Stored data:
━━━━

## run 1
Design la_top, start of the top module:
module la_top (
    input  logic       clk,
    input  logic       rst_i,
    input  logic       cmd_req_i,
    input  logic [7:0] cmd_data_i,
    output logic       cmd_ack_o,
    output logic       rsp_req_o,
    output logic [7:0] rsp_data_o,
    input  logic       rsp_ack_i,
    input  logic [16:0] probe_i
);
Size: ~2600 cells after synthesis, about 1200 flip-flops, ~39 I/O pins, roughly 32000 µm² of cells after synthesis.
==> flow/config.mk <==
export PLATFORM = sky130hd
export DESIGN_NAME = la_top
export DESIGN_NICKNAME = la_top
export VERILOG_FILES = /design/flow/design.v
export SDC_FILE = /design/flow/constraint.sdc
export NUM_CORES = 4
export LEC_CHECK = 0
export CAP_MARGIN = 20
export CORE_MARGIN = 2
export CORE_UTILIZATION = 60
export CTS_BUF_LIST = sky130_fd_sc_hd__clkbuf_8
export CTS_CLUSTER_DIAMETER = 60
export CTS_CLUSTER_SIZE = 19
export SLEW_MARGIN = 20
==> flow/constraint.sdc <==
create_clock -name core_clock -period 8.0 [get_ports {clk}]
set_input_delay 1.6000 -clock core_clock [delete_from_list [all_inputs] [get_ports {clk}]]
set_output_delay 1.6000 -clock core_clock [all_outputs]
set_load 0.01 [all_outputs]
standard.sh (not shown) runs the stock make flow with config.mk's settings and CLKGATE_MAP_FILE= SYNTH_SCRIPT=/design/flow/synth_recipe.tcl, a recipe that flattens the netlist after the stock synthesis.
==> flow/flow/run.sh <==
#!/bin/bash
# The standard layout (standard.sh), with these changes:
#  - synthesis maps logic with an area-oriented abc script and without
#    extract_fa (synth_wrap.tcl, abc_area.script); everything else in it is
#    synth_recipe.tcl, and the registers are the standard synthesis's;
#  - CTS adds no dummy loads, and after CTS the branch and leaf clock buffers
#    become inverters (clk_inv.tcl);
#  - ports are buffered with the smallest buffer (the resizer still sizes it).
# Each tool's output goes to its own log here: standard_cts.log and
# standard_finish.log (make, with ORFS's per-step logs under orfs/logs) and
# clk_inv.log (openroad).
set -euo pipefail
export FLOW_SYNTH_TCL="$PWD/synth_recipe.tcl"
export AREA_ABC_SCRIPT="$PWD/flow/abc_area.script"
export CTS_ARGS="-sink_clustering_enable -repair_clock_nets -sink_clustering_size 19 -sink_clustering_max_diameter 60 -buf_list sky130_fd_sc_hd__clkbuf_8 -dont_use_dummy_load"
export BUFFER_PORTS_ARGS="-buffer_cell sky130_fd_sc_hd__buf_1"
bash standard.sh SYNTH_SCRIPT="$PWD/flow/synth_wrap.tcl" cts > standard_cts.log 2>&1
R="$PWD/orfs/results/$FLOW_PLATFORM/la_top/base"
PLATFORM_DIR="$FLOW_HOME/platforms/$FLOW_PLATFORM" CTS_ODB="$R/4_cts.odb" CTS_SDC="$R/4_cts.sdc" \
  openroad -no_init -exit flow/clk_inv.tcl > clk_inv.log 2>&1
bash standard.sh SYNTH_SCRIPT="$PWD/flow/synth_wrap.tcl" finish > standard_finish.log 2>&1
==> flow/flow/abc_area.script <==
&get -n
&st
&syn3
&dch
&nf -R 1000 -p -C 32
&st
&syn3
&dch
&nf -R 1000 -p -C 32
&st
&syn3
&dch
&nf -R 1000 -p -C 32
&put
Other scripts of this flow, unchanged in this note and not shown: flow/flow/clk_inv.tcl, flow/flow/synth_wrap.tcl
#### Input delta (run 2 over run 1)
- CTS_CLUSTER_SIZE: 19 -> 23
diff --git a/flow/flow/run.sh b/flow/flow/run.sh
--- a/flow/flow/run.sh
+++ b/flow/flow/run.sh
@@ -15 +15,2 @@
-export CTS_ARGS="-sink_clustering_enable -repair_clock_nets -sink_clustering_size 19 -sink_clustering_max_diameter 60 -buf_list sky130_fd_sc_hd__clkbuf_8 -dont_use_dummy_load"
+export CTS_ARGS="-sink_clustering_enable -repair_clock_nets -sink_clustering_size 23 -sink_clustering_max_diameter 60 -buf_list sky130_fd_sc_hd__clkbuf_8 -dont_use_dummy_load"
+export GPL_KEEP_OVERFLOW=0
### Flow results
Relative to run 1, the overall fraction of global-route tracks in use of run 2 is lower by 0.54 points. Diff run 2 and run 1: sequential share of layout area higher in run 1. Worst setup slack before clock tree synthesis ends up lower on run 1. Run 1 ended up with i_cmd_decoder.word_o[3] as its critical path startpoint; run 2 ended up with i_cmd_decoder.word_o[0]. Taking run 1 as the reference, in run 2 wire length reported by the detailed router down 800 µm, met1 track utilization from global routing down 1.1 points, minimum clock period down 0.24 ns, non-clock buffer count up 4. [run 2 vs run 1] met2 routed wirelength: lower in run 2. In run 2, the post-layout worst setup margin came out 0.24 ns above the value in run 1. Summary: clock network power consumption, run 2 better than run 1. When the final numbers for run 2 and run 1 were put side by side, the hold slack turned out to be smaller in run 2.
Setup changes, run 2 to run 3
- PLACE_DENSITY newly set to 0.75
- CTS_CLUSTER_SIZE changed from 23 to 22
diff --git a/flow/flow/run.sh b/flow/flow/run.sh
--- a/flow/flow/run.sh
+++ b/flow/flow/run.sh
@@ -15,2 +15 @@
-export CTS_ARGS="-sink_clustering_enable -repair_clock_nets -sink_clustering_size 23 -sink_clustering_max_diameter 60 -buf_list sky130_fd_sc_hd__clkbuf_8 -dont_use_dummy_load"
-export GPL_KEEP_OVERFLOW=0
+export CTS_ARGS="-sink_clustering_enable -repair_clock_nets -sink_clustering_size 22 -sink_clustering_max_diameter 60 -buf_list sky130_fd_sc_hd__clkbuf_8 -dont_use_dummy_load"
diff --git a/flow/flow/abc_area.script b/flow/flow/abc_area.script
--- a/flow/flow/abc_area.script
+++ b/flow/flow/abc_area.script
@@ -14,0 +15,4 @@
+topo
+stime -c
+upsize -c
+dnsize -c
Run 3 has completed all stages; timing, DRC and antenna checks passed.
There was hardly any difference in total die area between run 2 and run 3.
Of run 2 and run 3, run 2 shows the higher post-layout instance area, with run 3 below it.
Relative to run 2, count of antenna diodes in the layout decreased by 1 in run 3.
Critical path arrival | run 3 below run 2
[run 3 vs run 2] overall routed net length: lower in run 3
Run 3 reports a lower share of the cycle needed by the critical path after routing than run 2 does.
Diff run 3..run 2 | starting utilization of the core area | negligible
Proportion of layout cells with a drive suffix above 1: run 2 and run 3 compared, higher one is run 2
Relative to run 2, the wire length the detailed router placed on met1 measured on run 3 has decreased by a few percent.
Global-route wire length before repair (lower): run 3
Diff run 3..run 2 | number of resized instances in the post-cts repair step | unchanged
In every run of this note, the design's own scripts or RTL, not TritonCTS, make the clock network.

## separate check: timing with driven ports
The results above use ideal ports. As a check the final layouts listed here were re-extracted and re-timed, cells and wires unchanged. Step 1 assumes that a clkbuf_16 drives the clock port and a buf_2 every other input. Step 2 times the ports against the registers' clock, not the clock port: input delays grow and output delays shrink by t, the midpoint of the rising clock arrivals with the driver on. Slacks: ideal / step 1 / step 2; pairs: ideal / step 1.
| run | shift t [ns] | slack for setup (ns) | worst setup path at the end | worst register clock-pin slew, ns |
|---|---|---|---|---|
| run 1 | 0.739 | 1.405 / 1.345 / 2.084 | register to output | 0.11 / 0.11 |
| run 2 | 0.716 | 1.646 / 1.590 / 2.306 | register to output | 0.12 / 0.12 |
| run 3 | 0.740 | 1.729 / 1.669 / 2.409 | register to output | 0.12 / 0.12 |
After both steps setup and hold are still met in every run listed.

━━━━

Work instruction: Everything from the line containing "Proportion of layout" through the line containing "Diff run 3..run 2 | number" in the material above should be retyped exactly, both ends included, and nothing more.

Solution:
Proportion of layout cells with a drive suffix above 1: run 2 and run 3 compared, higher one is run 2
Relative to run 2, the wire length the detailed router placed on met1 measured on run 3 has decreased by a few percent.
Global-route wire length before repair (lower): run 3
Diff run 3..run 2 | number of resized instances in the post-cts repair step | unchanged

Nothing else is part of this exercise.